Dataset entries:

⟨

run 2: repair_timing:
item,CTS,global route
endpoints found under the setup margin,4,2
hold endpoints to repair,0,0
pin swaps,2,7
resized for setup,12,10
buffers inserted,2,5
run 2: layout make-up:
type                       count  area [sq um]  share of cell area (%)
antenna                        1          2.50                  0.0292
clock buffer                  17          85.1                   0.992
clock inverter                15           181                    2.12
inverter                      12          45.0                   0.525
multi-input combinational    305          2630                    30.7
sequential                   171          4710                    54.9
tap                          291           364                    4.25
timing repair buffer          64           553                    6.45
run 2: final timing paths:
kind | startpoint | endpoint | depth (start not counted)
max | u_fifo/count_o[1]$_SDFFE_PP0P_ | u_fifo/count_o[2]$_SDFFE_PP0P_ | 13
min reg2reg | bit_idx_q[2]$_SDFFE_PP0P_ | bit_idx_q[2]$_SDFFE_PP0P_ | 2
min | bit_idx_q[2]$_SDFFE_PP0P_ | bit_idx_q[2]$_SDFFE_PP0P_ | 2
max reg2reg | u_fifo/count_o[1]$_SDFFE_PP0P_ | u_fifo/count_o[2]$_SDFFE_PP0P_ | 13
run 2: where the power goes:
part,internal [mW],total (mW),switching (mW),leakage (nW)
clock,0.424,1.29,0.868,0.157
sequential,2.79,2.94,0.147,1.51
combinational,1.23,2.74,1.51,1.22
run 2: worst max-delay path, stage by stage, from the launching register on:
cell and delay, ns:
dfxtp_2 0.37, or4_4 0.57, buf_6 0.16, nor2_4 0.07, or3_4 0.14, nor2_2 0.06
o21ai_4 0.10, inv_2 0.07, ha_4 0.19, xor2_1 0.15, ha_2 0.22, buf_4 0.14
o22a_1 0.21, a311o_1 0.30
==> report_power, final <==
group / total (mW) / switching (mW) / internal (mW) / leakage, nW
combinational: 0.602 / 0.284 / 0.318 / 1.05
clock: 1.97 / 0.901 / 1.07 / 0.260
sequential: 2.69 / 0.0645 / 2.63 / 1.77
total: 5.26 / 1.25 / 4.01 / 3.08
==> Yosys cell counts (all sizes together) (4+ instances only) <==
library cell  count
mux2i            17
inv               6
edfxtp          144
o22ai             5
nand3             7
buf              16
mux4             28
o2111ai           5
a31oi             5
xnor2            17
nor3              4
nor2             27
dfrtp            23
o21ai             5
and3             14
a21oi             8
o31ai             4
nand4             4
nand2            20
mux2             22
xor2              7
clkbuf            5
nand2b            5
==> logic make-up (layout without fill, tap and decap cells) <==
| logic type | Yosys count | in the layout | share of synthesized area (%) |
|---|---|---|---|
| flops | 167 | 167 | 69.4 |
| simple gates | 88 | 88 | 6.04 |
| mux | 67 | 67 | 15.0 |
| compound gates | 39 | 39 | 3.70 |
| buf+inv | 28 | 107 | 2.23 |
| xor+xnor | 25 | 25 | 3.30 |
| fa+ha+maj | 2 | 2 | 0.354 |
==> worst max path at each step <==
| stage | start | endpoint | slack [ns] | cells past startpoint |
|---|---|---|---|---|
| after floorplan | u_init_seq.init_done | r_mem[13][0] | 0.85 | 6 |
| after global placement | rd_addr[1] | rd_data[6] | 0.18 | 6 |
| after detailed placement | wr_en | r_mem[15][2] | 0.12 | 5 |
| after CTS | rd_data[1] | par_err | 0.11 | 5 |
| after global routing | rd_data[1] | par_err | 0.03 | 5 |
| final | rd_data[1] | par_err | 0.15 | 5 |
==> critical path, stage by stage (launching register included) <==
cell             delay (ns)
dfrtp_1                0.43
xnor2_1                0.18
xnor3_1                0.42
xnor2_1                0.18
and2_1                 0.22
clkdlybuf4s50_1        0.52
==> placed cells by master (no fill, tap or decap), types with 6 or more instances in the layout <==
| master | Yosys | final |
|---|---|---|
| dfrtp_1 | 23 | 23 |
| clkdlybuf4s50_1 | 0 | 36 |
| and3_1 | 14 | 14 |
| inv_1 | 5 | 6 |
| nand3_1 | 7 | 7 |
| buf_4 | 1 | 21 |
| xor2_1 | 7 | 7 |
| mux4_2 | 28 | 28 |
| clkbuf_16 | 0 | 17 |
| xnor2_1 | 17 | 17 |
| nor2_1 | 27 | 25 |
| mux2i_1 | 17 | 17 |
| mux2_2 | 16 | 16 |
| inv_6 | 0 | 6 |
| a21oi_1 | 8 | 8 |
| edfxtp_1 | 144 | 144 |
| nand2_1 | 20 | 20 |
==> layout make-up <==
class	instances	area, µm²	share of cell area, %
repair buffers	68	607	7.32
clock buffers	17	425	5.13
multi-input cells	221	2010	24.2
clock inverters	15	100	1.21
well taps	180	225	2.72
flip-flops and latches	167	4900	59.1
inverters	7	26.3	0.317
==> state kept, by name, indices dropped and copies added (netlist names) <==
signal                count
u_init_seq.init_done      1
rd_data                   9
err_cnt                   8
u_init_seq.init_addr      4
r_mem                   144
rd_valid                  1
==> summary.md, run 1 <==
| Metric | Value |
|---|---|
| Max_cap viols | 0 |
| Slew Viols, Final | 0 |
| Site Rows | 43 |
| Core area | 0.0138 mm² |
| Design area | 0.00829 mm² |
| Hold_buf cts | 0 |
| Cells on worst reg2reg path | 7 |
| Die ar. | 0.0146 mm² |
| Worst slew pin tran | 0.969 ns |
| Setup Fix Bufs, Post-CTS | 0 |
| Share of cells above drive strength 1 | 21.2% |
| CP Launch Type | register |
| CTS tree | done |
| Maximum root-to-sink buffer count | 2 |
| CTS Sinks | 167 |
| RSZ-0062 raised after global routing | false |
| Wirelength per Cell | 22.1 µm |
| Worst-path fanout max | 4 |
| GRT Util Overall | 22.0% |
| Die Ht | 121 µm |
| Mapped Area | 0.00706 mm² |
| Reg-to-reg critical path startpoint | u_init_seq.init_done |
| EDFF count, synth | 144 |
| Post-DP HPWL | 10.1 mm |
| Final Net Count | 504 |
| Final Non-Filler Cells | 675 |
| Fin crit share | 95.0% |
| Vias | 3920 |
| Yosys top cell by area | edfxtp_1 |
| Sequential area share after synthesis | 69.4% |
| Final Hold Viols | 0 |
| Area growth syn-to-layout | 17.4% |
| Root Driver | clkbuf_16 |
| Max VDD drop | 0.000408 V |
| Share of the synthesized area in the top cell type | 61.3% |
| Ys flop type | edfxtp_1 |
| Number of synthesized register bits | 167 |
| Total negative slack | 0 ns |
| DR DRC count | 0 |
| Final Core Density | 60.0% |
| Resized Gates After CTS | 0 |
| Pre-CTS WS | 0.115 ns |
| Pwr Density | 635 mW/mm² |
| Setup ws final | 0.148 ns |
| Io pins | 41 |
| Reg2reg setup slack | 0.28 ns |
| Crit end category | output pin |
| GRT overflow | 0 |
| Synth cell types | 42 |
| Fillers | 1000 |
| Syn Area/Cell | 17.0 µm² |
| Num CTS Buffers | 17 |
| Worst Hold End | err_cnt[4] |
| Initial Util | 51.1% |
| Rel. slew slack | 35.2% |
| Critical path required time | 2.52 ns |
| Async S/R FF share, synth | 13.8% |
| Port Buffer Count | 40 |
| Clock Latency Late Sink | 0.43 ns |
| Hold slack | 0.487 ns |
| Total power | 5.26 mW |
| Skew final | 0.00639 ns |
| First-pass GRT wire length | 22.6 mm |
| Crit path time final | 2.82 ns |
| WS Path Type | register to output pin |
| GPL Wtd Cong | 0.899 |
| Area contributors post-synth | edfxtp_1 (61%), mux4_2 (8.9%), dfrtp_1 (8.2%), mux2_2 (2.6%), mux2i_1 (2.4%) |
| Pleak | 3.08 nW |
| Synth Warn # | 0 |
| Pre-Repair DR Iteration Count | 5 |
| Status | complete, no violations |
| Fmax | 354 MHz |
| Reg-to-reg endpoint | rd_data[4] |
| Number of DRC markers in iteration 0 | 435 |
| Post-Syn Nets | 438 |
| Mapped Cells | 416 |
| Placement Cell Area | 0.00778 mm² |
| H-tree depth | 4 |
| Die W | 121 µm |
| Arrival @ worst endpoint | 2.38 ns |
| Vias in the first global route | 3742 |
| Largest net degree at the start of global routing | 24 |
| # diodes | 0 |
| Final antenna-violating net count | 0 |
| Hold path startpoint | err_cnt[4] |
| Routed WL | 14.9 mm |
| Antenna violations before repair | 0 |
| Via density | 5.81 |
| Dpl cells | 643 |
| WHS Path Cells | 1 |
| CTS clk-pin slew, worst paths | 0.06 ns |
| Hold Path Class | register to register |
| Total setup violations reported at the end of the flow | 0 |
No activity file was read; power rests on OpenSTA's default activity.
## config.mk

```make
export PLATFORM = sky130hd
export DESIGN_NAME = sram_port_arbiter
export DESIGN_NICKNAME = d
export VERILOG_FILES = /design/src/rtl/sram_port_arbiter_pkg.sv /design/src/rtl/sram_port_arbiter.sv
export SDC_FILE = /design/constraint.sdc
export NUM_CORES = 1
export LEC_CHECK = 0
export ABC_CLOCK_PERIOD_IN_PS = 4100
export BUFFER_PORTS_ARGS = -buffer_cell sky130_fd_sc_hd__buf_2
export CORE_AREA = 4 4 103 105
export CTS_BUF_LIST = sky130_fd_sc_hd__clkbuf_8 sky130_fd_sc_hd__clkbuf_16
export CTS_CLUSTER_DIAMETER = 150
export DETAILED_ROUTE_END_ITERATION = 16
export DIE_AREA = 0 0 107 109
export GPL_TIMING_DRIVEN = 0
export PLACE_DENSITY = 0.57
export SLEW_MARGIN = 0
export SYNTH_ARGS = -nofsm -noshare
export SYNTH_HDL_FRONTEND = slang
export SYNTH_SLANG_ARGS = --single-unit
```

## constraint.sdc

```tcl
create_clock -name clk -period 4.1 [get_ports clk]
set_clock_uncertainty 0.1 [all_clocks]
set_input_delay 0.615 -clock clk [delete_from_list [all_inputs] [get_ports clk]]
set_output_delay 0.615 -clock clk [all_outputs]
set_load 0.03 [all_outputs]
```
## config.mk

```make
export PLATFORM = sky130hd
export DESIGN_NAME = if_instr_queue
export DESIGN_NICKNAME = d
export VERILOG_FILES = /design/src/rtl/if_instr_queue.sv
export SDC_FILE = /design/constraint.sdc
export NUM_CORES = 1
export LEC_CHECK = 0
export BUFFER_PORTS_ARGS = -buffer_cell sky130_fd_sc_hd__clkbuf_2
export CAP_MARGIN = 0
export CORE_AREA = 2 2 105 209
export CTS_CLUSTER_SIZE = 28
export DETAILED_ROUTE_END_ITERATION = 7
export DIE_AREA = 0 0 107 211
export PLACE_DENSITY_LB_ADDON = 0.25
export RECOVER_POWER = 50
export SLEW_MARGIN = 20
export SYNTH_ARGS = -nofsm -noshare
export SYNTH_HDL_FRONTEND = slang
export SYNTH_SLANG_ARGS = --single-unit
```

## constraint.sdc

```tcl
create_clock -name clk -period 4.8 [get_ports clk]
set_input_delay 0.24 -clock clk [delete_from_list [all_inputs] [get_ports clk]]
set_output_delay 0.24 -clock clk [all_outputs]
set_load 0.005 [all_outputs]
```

⟩
⟨

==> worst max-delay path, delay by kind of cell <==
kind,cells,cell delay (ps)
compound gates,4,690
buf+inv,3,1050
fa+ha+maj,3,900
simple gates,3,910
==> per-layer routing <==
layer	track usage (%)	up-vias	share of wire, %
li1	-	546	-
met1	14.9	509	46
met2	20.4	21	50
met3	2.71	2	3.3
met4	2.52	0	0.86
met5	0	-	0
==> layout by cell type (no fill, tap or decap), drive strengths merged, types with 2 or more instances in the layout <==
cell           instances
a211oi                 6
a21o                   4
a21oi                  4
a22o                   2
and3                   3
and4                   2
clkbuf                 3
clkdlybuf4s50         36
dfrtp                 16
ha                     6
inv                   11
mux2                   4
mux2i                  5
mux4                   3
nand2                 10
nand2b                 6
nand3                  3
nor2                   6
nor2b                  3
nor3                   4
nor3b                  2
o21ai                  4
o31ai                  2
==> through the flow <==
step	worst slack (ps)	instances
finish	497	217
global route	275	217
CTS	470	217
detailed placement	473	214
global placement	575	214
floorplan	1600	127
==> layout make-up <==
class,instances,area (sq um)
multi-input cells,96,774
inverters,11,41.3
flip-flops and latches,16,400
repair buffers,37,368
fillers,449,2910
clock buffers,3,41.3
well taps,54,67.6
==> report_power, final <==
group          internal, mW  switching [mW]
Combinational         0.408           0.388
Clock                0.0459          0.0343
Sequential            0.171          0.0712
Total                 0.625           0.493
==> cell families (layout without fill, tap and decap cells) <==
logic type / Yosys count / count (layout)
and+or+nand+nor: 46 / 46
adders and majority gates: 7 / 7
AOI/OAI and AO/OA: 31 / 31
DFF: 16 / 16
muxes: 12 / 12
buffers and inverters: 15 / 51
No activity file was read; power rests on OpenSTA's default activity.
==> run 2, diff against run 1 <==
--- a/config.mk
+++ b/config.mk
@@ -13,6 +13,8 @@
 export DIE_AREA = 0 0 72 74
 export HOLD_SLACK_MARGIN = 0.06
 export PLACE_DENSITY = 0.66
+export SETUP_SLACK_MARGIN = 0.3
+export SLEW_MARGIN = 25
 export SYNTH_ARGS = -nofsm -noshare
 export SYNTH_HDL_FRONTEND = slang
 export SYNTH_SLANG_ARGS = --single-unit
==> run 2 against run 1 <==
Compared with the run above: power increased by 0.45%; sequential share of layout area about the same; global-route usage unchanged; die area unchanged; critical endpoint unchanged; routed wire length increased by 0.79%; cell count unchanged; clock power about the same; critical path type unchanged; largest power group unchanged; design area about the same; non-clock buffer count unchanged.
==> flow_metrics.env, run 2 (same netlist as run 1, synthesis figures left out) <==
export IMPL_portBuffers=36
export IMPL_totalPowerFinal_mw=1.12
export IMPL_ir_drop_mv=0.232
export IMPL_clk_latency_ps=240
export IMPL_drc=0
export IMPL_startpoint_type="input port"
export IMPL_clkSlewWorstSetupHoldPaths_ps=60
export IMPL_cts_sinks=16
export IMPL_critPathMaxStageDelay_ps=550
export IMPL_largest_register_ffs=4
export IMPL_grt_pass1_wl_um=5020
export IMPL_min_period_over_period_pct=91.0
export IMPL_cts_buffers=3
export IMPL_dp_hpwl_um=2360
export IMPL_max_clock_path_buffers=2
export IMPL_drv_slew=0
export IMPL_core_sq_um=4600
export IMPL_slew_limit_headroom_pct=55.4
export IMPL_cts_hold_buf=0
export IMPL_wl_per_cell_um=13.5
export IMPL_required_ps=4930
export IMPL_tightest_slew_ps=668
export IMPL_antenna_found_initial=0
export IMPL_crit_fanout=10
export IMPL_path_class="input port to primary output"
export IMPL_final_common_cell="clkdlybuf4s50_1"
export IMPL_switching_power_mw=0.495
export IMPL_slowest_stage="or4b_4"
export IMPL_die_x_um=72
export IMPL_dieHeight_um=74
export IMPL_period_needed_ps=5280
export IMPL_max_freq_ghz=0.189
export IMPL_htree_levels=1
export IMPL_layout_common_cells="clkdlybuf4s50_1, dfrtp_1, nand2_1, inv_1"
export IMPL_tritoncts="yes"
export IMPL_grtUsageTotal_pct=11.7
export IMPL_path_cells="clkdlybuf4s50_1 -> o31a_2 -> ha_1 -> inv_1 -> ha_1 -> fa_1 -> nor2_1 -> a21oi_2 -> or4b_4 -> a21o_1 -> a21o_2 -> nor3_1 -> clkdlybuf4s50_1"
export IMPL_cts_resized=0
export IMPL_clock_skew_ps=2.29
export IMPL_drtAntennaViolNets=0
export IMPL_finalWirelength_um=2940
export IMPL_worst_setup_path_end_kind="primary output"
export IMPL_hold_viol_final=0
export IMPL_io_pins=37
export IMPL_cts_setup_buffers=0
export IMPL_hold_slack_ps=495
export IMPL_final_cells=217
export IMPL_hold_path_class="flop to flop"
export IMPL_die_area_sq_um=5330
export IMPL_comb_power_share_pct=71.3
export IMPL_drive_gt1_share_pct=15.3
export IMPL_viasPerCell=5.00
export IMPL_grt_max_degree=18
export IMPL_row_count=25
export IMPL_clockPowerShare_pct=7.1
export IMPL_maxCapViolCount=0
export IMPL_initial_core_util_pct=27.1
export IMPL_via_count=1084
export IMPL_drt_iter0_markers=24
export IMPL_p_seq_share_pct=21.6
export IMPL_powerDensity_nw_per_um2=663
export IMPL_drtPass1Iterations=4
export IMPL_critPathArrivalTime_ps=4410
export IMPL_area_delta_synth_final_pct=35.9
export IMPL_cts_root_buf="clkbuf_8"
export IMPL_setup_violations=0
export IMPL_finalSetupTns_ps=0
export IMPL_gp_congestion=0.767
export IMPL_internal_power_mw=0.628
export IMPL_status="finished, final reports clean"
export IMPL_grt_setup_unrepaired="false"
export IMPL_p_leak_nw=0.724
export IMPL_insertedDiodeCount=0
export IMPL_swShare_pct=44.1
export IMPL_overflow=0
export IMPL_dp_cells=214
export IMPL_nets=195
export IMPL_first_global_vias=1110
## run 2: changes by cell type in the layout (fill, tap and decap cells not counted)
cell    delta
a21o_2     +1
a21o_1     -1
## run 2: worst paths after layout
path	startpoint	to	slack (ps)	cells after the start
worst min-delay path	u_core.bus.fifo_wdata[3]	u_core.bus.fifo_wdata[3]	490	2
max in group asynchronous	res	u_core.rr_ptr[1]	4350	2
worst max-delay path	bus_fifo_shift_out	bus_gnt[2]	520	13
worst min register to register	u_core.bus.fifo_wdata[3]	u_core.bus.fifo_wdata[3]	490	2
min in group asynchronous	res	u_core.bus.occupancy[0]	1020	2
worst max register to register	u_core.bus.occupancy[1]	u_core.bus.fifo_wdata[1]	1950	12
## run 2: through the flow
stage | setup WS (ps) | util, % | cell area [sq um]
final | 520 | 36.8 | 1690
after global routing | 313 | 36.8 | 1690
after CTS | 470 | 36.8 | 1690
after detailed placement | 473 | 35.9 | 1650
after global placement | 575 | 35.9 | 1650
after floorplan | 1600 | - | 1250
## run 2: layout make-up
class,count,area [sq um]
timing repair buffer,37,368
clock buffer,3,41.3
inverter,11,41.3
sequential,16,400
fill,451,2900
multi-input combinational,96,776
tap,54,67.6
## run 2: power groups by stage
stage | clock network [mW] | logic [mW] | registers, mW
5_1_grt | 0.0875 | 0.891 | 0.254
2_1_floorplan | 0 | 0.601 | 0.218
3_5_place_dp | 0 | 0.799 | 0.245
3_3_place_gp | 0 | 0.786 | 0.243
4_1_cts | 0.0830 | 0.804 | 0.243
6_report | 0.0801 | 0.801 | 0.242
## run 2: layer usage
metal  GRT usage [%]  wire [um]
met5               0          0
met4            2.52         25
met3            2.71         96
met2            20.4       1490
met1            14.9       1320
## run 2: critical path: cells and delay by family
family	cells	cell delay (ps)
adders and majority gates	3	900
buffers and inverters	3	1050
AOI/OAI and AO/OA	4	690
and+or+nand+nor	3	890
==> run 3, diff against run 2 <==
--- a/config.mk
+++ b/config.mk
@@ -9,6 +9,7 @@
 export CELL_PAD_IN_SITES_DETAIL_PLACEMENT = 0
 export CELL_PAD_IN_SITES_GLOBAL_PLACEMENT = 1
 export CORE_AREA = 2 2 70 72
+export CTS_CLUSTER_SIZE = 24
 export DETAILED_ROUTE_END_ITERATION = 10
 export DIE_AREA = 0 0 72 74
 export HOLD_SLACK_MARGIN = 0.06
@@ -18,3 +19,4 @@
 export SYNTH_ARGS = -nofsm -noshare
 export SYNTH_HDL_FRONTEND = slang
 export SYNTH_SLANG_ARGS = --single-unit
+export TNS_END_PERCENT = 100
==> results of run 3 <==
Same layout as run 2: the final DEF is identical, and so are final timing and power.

⟩
⟨

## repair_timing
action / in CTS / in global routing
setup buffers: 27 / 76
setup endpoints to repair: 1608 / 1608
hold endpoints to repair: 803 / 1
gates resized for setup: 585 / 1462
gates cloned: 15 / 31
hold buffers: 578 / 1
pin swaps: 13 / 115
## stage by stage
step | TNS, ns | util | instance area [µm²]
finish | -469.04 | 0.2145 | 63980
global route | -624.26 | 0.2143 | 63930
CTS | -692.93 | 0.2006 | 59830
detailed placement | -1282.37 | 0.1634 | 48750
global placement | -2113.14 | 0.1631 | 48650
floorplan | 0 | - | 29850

⟩

• **THE TASK**
In the data above, find the line that contains "multi-input combinational,96,776" and the line that contains "## run 2: critical". Repeat exactly those lines and every line between them, and only those.

• **COMPLETED TASK**
multi-input combinational,96,776
tap,54,67.6
## run 2: power groups by stage
stage | clock network [mW] | logic [mW] | registers, mW
5_1_grt | 0.0875 | 0.891 | 0.254
2_1_floorplan | 0 | 0.601 | 0.218
3_5_place_dp | 0 | 0.799 | 0.245
3_3_place_gp | 0 | 0.786 | 0.243
4_1_cts | 0.0830 | 0.804 | 0.243
6_report | 0.0801 | 0.801 | 0.242
## run 2: layer usage
metal  GRT usage [%]  wire [um]
met5               0          0
met4            2.52         25
met3            2.71         96
met2            20.4       1490
met1            14.9       1320
## run 2: critical path: cells and delay by family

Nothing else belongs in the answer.